Hong Kong's first public utility - the Hong Kong and China Gas Co Ltd (Towngas) - is probably unequalled when it comes to Hong Kong's interminable corporate history.

The company, now in its 155th year, had started off way back in 1862 - 36 years before the British and Chinese governments inked the Second Convention of Peking that granted Britain a 99-year lease of governance over Hong Kong, the New Territories and the outlying islands.

As one of the oldest locally listed conglomerates, Hong Kong and China Gas has been growing with the city. It became a household name in modern Hong Kong in the 1970s and 1980s as the company's famous commercial ditty blared into homes nightly during prime television viewing time, exalting the virtues of a clean and fresh environment with the onset of the gas era. It was a fantastic display of commercial sense with few families out of earshot at the dinner table.

Alfred Chan Wing-kin, who helms the utility arm of property magnate Lee Shau-kee's business empire, recalls Hong Kong's pivotal post as a paramount shipping harbor in 1862, linking East and West, when gas was the only available option in getting homes and offices lit up. There were only two technologies to think of - how to turn coal into gas and then use it for lighting.

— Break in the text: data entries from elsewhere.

Background: an optimization exercise with open tools, aiming at small area. Do not read the settings as production practice.
The RTL was checked by simulation tests, not by an equivalence proof against the original design.
No activity file was given, so power comes from the tool's default toggle rates.

==> inputs of v17 <==
Design Sdram_Control, start of the top module:
module Sdram_Control (
		RESET_N, CLK,
		WR1_ADDR, WR1_MAX_ADDR, WR1_LENGTH, WR1_LOAD,
		WR1_FIFO_Q, WR1_FIFO_RUSEDW, WR1_FIFO_RDREQ,
		RD1_ADDR, RD1_MAX_ADDR, RD1_LENGTH, RD1_LOAD,
		RD1_FIFO_DATA, RD1_FIFO_WRREQ, RD1_FIFO_WUSEDW,
		SA, BA, CS_N, CKE, RAS_N, CAS_N, WE_N,
		DQ_IN, DQ_OUT, DQ_OE, DQM
);
export LEC_CHECK = 0
export CAP_MARGIN = 20
export CORE_MARGIN = 2
export CORE_UTILIZATION = 70
export GPL_TIMING_DRIVEN = 0
export SLEW_MARGIN = 20
create_clock -name core_clock -period 10.0 [get_ports {CLK}]
standard.sh (not shown) runs the stock make flow with config.mk's settings and CLKGATE_MAP_FILE= SYNTH_SCRIPT=/design/flow/synth_recipe.tcl, a recipe that flattens the netlist after the stock synthesis.
==> flow/flow/run.sh <==
#!/bin/bash
# Standard ORFS layout with these changes to how it is made:
#  - synthesis maps with an area-oriented ABC script (flow/abc_area.script) and
#    leaves adders to ABC instead of mapping them to adder cells first; the rest
#    of synthesis, and so every register, is the standard synthesis's;
#  - the port buffers use the smallest buffer cell;
#  - the clock tree clusters its sinks into fewer, larger clusters, without
#    dummy loads, and uses a small root buffer.
set -euo pipefail
rm -rf scripts_abc
cp -r "$FLOW_HOME/scripts" scripts_abc
cp flow/abc_area.script scripts_abc/abc_speed.script
bash standard.sh finish \
  "SCRIPTS_DIR=$PWD/scripts_abc" \
  'ADDER_MAP_FILE=' 'SYNTH_INSBUF=0' \
  'BUFFER_PORTS_ARGS=-buffer_cell sky130_fd_sc_hd__buf_1' \
  'CTS_ARGS=-sink_clustering_enable -repair_clock_nets -sink_clustering_size 28 -sink_clustering_max_diameter 160 -dont_use_dummy_load -root_buf sky130_fd_sc_hd__clkbuf_4 -tree_buf sky130_fd_sc_hd__clkbuf_8 -sink_clustering_buffer sky130_fd_sc_hd__clkbuf_16' \
  > standard_make.log 2>&1
==> flow/flow/abc_area.script <==
strash
&get -n
&st
&deepsyn -T 120 -t
&put
dch -f
amap -m -F 4 -A 8
==> v20 (differences from v17) <==
==> flow/design.v (replaced) <==
parameter	INIT_PER	   =	24000;
parameter	REF_PER		=	1024;
parameter	SC_CL		  =	3;
parameter	SC_RCD		=	3;
parameter	SC_RRD		=	7;
parameter	SC_PM		  =	1;
parameter	SC_BL		  =	1;
parameter	SDR_BL		=	(SC_PM == 1) ? 3'b111	:
							        (SC_BL == 1) ? 3'b000	:
							        (SC_BL == 2) ? 3'b001 :
							        (SC_BL == 4) ? 3'b010 : 3'b011;
parameter	SDR_BT		=	1'b0;	 
parameter	SDR_CL		=	(SC_CL == 2) ? 3'b10 : 3'b11;
module Sdram_Control (
		RESET_N, CLK,
		WR1_ADDR, WR1_MAX_ADDR, WR1_LENGTH, WR1_LOAD,
		WR1_FIFO_Q, WR1_FIFO_RUSEDW, WR1_FIFO_RDREQ,
		RD1_ADDR, RD1_MAX_ADDR, RD1_LENGTH, RD1_LOAD,
		RD1_FIFO_DATA, RD1_FIFO_WRREQ, RD1_FIFO_WUSEDW,
		SA, BA, CS_N, CKE, RAS_N, CAS_N, WE_N,
		DQ_IN, DQ_OUT, DQ_OE, DQM
);
parameter	INIT_PER	   =	24000;
parameter	REF_PER		=	1024;
parameter	SC_CL		  =	3;
parameter	SC_RCD		=	3;
parameter	SC_RRD		=	7;
parameter	SC_PM		  =	1;
parameter	SC_BL		  =	1;
parameter	SDR_BL		=	(SC_PM == 1) ? 3'b111	:
							        (SC_BL == 1) ? 3'b000	:
							        (SC_BL == 2) ? 3'b001 :
							        (SC_BL == 4) ? 3'b010 : 3'b011;
parameter	SDR_BT		=	1'b0;	 
parameter	SDR_CL		=	(SC_CL == 2) ? 3'b10 : 3'b11;
input                           RESET_N;
input                           CLK;
input   [23-1:0]            WR1_ADDR;
input   [23-1:0]            WR1_MAX_ADDR;
input          [10:0]           WR1_LENGTH;
input                           WR1_LOAD;
input   [16-1:0]            WR1_FIFO_Q;
input           [9:0]           WR1_FIFO_RUSEDW;
output                          WR1_FIFO_RDREQ;
input   [23-1:0]            RD1_ADDR;
input   [23-1:0]            RD1_MAX_ADDR;
input          [10:0]           RD1_LENGTH;
input                           RD1_LOAD;
output  [16-1:0]            RD1_FIFO_DATA;
output                          RD1_FIFO_WRREQ;
input           [9:0]           RD1_FIFO_WUSEDW;
output        [11:0]            SA;
output         [1:0]            BA;
output         [1:0]            CS_N;
output                          CKE;
output                          RAS_N;
output                          CAS_N;
output                          WE_N;
input   [16-1:0]            DQ_IN;
output  [16-1:0]            DQ_OUT;
output                          DQ_OE;
output [16/8-1:0]           DQM;
localparam [15:0] T_TOP  = INIT_PER + REF_PER + 201;    
localparam [15:0] T_REF  = REF_PER;
function automatic lt23(input [22:0] a, input [22:0] b);
	integer i; reg l;
	begin
		l = 1'b0;
		for (i = 0; i < 23; i = i + 1)
			l = (~a[i] & b[i]) | (~a[i] & l) | (b[i] & l);
		lt23 = l;
	end
endfunction
function automatic [8:0] dec9(input [8:0] x);
	integer i; reg b;
	begin
		b = 1'b1;
		for (i = 0; i < 9; i = i + 1) begin
			dec9[i] = x[i] ^ b;
			b = b & ~x[i];
		end
	end
endfunction
function automatic [15:0] dec16(input [15:0] x);
	integer i; reg b;
	begin
		b = 1'b1;
		for (i = 0; i < 16; i = i + 1) begin
			dec16[i] = x[i] ^ b;
			b = b & ~x[i];
		end
	end
endfunction
function automatic lt10(input [9:0] a, input [9:0] b);
	integer i; reg l;
	begin
		l = 1'b0;
		for (i = 0; i < 10; i = i + 1)
			l = (~a[i] & b[i]) | (~a[i] & l) | (b[i] & l);
		lt10 = l;
	end
endfunction
reg  [22:0] rWR1_ADDR, rRD1_ADDR, rWR1_MAX, rRD1_MAX;
reg   [8:0] rWR1_LEN, rRD1_LEN;
reg         mWR, mRD;         
reg   [2:0] U;                
reg   [8:0] R;                
reg         out_valid, rdone, cmd_d, CMD_ACK;
reg         cont_r, wdone;
reg  [22:0] A;                
reg  [15:0] mDATAOUT;
wire cnt   = U[2] | U[1];
wire st0   = (U == 3'd0);
wire st1   = (U == 3'd1);
wire endc  = cnt & (R == 9'h1FB);    
wire frc   = cnt & (R == 9'h1FF);    
wire rq0   = cnt & (R == 9'h000);    
wire Write = mWR & ~st0 & ~wdone;
wire Read  = mRD & ~st0;
wire start = st0 & (mWR | (mRD & ~rdone));
wire idle  = ~mWR & ~mRD & st0 & ~WR1_LOAD & ~RD1_LOAD;
wire wcond = ~lt10(WR1_FIFO_RUSEDW, {1'b0, rWR1_LEN}) && (rWR1_LEN != 9'd0);
wire rcond = lt10(RD1_FIFO_WUSEDW, {1'b0, rRD1_LEN});
wire  [8:0] len_s = mWR ? rWR1_LEN : rRD1_LEN;
wire [22:0] max_s = mWR ? rWR1_MAX : rRD1_MAX;
reg  [23:0] nxt;             
always @* begin : add_nxt
	integer i; reg c;
	c = 1'b0;
	for (i = 0; i < 23; i = i + 1) begin
		nxt[i] = A[i] ^ (i < 9 ? len_s[i] : 1'b0) ^ c;
		c = (A[i] & (i < 9 ? len_s[i] : 1'b0)) | (c & (A[i] ^ (i < 9 ? len_s[i] : 1'b0)));
	end
	nxt[23] = c;
end
wire        mflag = (max_s[22:9] == 14'd0) && lt10({1'b0, max_s[8:0]}, {1'b0, len_s});
wire        cont  = nxt[23] ? (mflag & lt23(nxt[22:0], max_s)) : (mflag | lt23(nxt[22:0], max_s));
reg  [15:0] T;
reg         REF_REQ, LOAD_MODE, do_initial;
wire INIT_REQ  = ~REF_REQ & (T >= REF_PER + 201) & (T <= REF_PER + INIT_PER + 200);
wire PRECHARGE = ~REF_REQ & (T == REF_PER + 180);
wire REFRESH   = ~REF_REQ & ((T == REF_PER + 160) | (T == REF_PER + 140) |
                             (T == REF_PER + 120) | (T == REF_PER + 100) |
                             (T == REF_PER +  80) | (T == REF_PER +  60) |
                             (T == REF_PER +  40) | (T == REF_PER +  20));
reg do_rwa, do_refresh, do_precharge, do_load_mode;    
reg [3:0] J;           
reg [2:0] P;           
reg rw_flag, ex, oe4, OE, do_rw, REF_ACK;
wire CM_ACK = J[3] & J[0] & ~REF_ACK;
reg [1:0] rw_shift;
wire command_done = (J != 4'd0);
wire rp_done      = (P != 3'd0);
wire do_any = do_refresh | do_rwa | do_precharge | do_load_mode;
wire do_reada  = do_rwa & mRD;
wire do_writea = do_rwa & mWR;
wire PM_STOP;
reg c_r1, c_ras, c_cas, c_we, c_init;
reg s_r2, s_ras, s_cas, s_we, s_init, s_frc;
wire c_act = rw_shift[1];      
wire s_act = rw_shift[0];      
assign PM_STOP = s_frc;
always @(posedge CLK)
	if (!RESET_N) begin
		rWR1_ADDR <= WR1_ADDR;
		rRD1_ADDR <= RD1_ADDR;
		rWR1_MAX  <= WR1_MAX_ADDR;
		rRD1_MAX  <= RD1_MAX_ADDR;
		rWR1_LEN  <= WR1_LENGTH[8:0];
		rRD1_LEN  <= RD1_LENGTH[8:0];
	end else begin
		if (wdone)
			rWR1_ADDR <= cont_r ? nxt[22:0] : WR1_ADDR;
		if (rdone)
			rRD1_ADDR <= cont_r ? nxt[22:0] : RD1_ADDR;
	end
always @(posedge CLK)
	if (!RESET_N) begin
		mWR <= 1'b0; mRD <= 1'b0; U <= 3'd0;
		out_valid <= 1'b0; rdone <= 1'b0; wdone <= 1'b0;
		cmd_d <= 1'b0; CMD_ACK <= 1'b0; A <= 23'd0;
	end else begin
		cont_r <= cont;
		wdone  <= mWR & cnt & (R == 9'h1FC);    
		if (idle & wcond)
			mWR <= 1'b1;
		else if (idle & rcond)
			mRD <= 1'b1;
		if (rdone)
			mRD <= 1'b0;
		else if (wdone)
			mWR <= 1'b0;
		if (st0) begin
			if (start) U <= 3'd1;
		end else if (st1) begin
			if (CMD_ACK) U <= 3'd2;
		end else if (endc)
			U <= 3'd0;
		else if (U != 3'd7)
			U <= U + 3'd1;
		out_valid <= Read & (U == 3'd7) & ~endc;
		rdone     <= Read & endc;
		cmd_d     <= st1;
		CMD_ACK   <= CM_ACK & ~CMD_ACK;
		if (cmd_d)
			A <= mWR ? rWR1_ADDR : rRD1_ADDR;
	end
always @(posedge CLK) begin
	if (st0)
		R <= len_s;
	else if (cnt)
		R <= dec9(R);
	mDATAOUT <= DQ_IN;    
end
always @(posedge CLK)
	if (!RESET_N) begin
		T <= T_TOP; REF_REQ <= 1'b0; LOAD_MODE <= 1'b0; do_initial <= 1'b0;
	end else begin
		T          <= REF_ACK ? T_REF : dec16(T);
		REF_REQ    <= (T == 16'd0) | (REF_REQ & ~REF_ACK);
		LOAD_MODE  <= ~REF_REQ & (T == REF_PER + 1);
		do_initial <= INIT_REQ;
	end
always @(posedge CLK)
	if (!RESET_N) begin
		do_rwa <= 0; do_refresh <= 0; do_precharge <= 0; do_load_mode <= 0;
		J <= 0; P <= 0; rw_flag <= 0; ex <= 0;
	end else if (INIT_REQ) begin
		do_rwa <= 0; do_refresh <= 0; do_precharge <= 0; do_load_mode <= 0;
		J <= 0; P <= 0; rw_flag <= 0; ex <= 0;
	end else begin
		do_refresh   <= (REF_REQ | REFRESH) & ~command_done & ~do_refresh & ~rp_done & ~do_rwa;
		do_rwa       <= cmd_d & ~command_done & ~do_rwa & ~rp_done & ~REF_REQ;
		if (cmd_d & ~command_done & ~do_rwa & ~rp_done & ~REF_REQ)
			ex <= 1'b1;
		do_precharge <= PRECHARGE & ~command_done & ~do_precharge;
		do_load_mode <= LOAD_MODE & ~command_done & ~do_load_mode;
		if (do_any) begin
			J <= 4'd9;
			rw_flag <= do_reada;
		end else if (J != 4'd0)
			J <= J - 4'd1;
		if (J == 4'd1)
			P <= 3'd5;
		else if (~ex) begin
			if (P != 3'd0) P <= P - 3'd1;
		end else if (PM_STOP) begin
			if (P != 3'd0) P <= P - 3'd1;
			ex <= 1'b0;
		end
	end
always @(posedge CLK)
	if (!RESET_N) begin
		oe4 <= 0; OE <= 0; rw_shift <= 0; do_rw <= 0; REF_ACK <= 0;
	end else begin
		if (do_writea)
			oe4 <= 1'b1;
		else if (do_precharge | do_reada | do_refresh | do_initial | PM_STOP)
			oe4 <= 1'b0;
		OE <= oe4;
		if (do_rwa)
			rw_shift <= 2'b10;
		else begin
			rw_shift <= rw_shift >> 1;
			do_rw    <= rw_shift[0];
		end
		REF_ACK <= do_refresh & REF_REQ;
	end
always @(posedge CLK)
	if (!RESET_N) begin
		c_r1 <= 0; c_ras <= 1; c_cas <= 1; c_we <= 1; c_init <= 0;
		s_r2 <= 0; s_ras <= 1; s_cas <= 1; s_we <= 1; s_init <= 0; s_frc <= 0;
	end else begin
		c_r1    <= 1'b1;
		c_init  <= do_initial;
		if (do_refresh)                              {c_ras, c_cas, c_we} <= 3'b001;
		else if (do_precharge & (oe4 | rw_flag))     {c_ras, c_cas, c_we} <= 3'b110;
		else if (do_precharge)                       {c_ras, c_cas, c_we} <= 3'b010;
		else if (do_load_mode)                       {c_ras, c_cas, c_we} <= 3'b000;
		else if (do_rwa)                             {c_ras, c_cas, c_we} <= 3'b011;
		else if (do_rw)                              {c_ras, c_cas, c_we} <= {2'b10, rw_flag};
		else                                         {c_ras, c_cas, c_we} <= 3'b111;
		s_r2    <= c_r1;
		s_init  <= c_init;
		s_frc   <= frc;
		{s_ras, s_cas, s_we} <= {c_ras, c_cas, c_we};
	end
wire s_lm    = ~s_ras & ~s_cas & ~s_we;                  
wire s_baz   = ~s_we & (s_cas | ~s_ras);                 
wire s_csall = (~s_ras & (~s_cas | ~s_we)) | (s_cas & ~s_we) | s_init;   
wire s_a10   = (s_ras & ~s_cas) | (s_cas & ~s_we);       
wire [11:0] sa_rc = s_act ? {A[19], A[18] & ~s_a10, A[17:8]} : {4'd0, A[7:0]};
assign SA    = s_frc ? 12'h200 : s_lm ? {2'b00, SDR_CL, SDR_BT, SDR_BL} : sa_rc;
assign BA    = s_baz ? 2'b00 : A[21:20];
assign CS_N  = ~s_r2 ? 2'b01 : s_csall ? 2'b00 : {~A[22], A[22]};
assign CKE   = s_r2;
assign RAS_N = s_ras & ~s_frc;
assign CAS_N = s_cas | s_frc;
assign WE_N  = s_we & ~s_frc;
wire dqm_n = (U[2] & ~(mWR & s_frc)) | rdone;
assign DQM   = {~dqm_n, ~dqm_n};
assign DQ_OUT = WR1_FIFO_Q;
assign DQ_OE  = OE;
assign WR1_FIFO_RDREQ = mWR & (U[2] | (U[1] & U[0])) & ~R[8];    
assign RD1_FIFO_WRREQ = out_valid;
assign RD1_FIFO_DATA  = mDATAOUT;
endmodule
==> flow/flow/run.sh (replaced) <==
#!/bin/bash
set -euo pipefail
bash standard.sh finish 'BUFFER_PORTS_ARGS=-buffer_cell sky130_fd_sc_hd__buf_1' 'CTS_ARGS=-sink_clustering_enable -repair_clock_nets -sink_clustering_size 30 -sink_clustering_max_diameter 160 -dont_use_dummy_load' > standard_make.log 2>&1
Settings changed: CORE_UTILIZATION 70 to 40, GPL_TIMING_DRIVEN 0 to default.
removed: flow/flow/abc_area.script
==> results.tsv <==
metric	value	unit
status	no timing/DRC/antenna violations	
combinational logic power	0.000636	W
Post-Synth XOR/XNOR Area	0.602	%
R2R setup slack	2640	ps
CP max-delay cell	dfxtp_4	
largest family of logic cells by synthesized area	simple AND/OR/NAND/NOR gates	
mapped cell area	10200	sq um
# nets final	1342	
total track usage	17.4	%
WP data arrival	7690	ps
1st-pass router iterations	4	
Cells after Synth	956	
# the run above: v20

==> results.tsv <==
metric	value	unit
Cells after Synth	836	
# nets final	1219	
status	no timing/DRC/antenna violations	
Worst-path clk slew	80	ps
ANT nets after route	0	
WP data arrival	9370	ps
1st-pass router iterations	6	
mapped cell area	8410	sq um
R2R setup slack	990	ps
IR drop worst, VDD	0.179	mV
Post-Synth XOR/XNOR Area	0.104	%
# the run above: v17

-- afterwards: timing with drivers on the ports --
Ports are ideal in the flow. The routed layouts listed here were re-timed in OpenROAD.
Step 1 sets driving cells, clkbuf_16 on the clock port and buf_2 on the other inputs (assumed; they add their load-dependent delay and slew).
Step 2 times the ports against the registers' clock, not the clock port: input delays grow and output delays shrink by t, the midpoint of the rising clock arrivals with the driver on.
a / b / c = ideal / step 1 / step 2; a / b = the first two.
run | shift t [ns] | setup slack, ns | worst setup path at the end
v17 | 0.645 | 0.987 / 0.987 / 0.987 | register to register
v20 | 0.490 | 2.643 / 2.643 / 2.643 | register to register
After both steps setup and hold are still met in every run listed.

"The business of Towngas started from there," he chronicles.

Towngas emerged as a business entity in 1862 when British merchant William Glen won the concession to supply gas to the city of Victoria (now Central) and the major investors in the newcomer to the gas industry were British.

"In the early colonial days, the gas lighting trade was quite rare, but people wanted to have gas pipelines. We had numerous requests to install gas lines so our business developed across the harbor from Hong Kong Island to Kowloon as well," Chan tells China Daily.

The turning point came nearly three decades later when electricity was made available on Hong Kong Island with the birth in 1890 of Hong Kong Electric Co, which today remains as one of the city's two main power generation enterprises.

With electricity coming on then as the main source of power, Chan says gas companies like Towngas came under threat. "So, Towngas extended its business by providing for greater use of gas in homes, such as for cooking, water heating and commercial use."

He recalls Hong Kong's early days as, basically, a fishing village and most people knew only wood as solid fuel. The gas business was, thus, minuscule.

Turning the tide

The founding of the People's Republic of China in 1949 turned the tide as Hong Kong's population surged on a mass influx of people from the mainland, giving rise to new industries. The Hong Kong government was forced to build more gas pipelines in the New Territories to cope with a swelling population and new businesses.

Towngas saw explosive growth in the 1970s and 1980s by which time local business interests had begun to take majority control of the company.

Setbacks occurred in the 1990s as the mainland began opening up, luring some industries and factories to quit Hong Kong for Guangdong province. Towngas found itself in the rut as competition from other businesses, including electricity companies, mounted. It had to look beyond to survive, with the mainland offering the most viable option in 1992.

Chan joined the ranks at Towngas the same year the company decided to test the waters north. He was offered that crucial role. In 1994, Towngas became one of the first Hong Kong enterprises to team up with a State-owned business in Guangzhou's Panyu district, followed by a second joint venture in Zhongshan. Both undertakings were bellwethers for its future mainland endeavors.

"Surprisingly, we were satisfied as we found the Chinese mainland had begun to modernize and people appreciated our services. Thus, we were growing very fast and there were no problems working with relevant government departments in terms of safety standards, setting up pipelines and so on," reminisces Chan.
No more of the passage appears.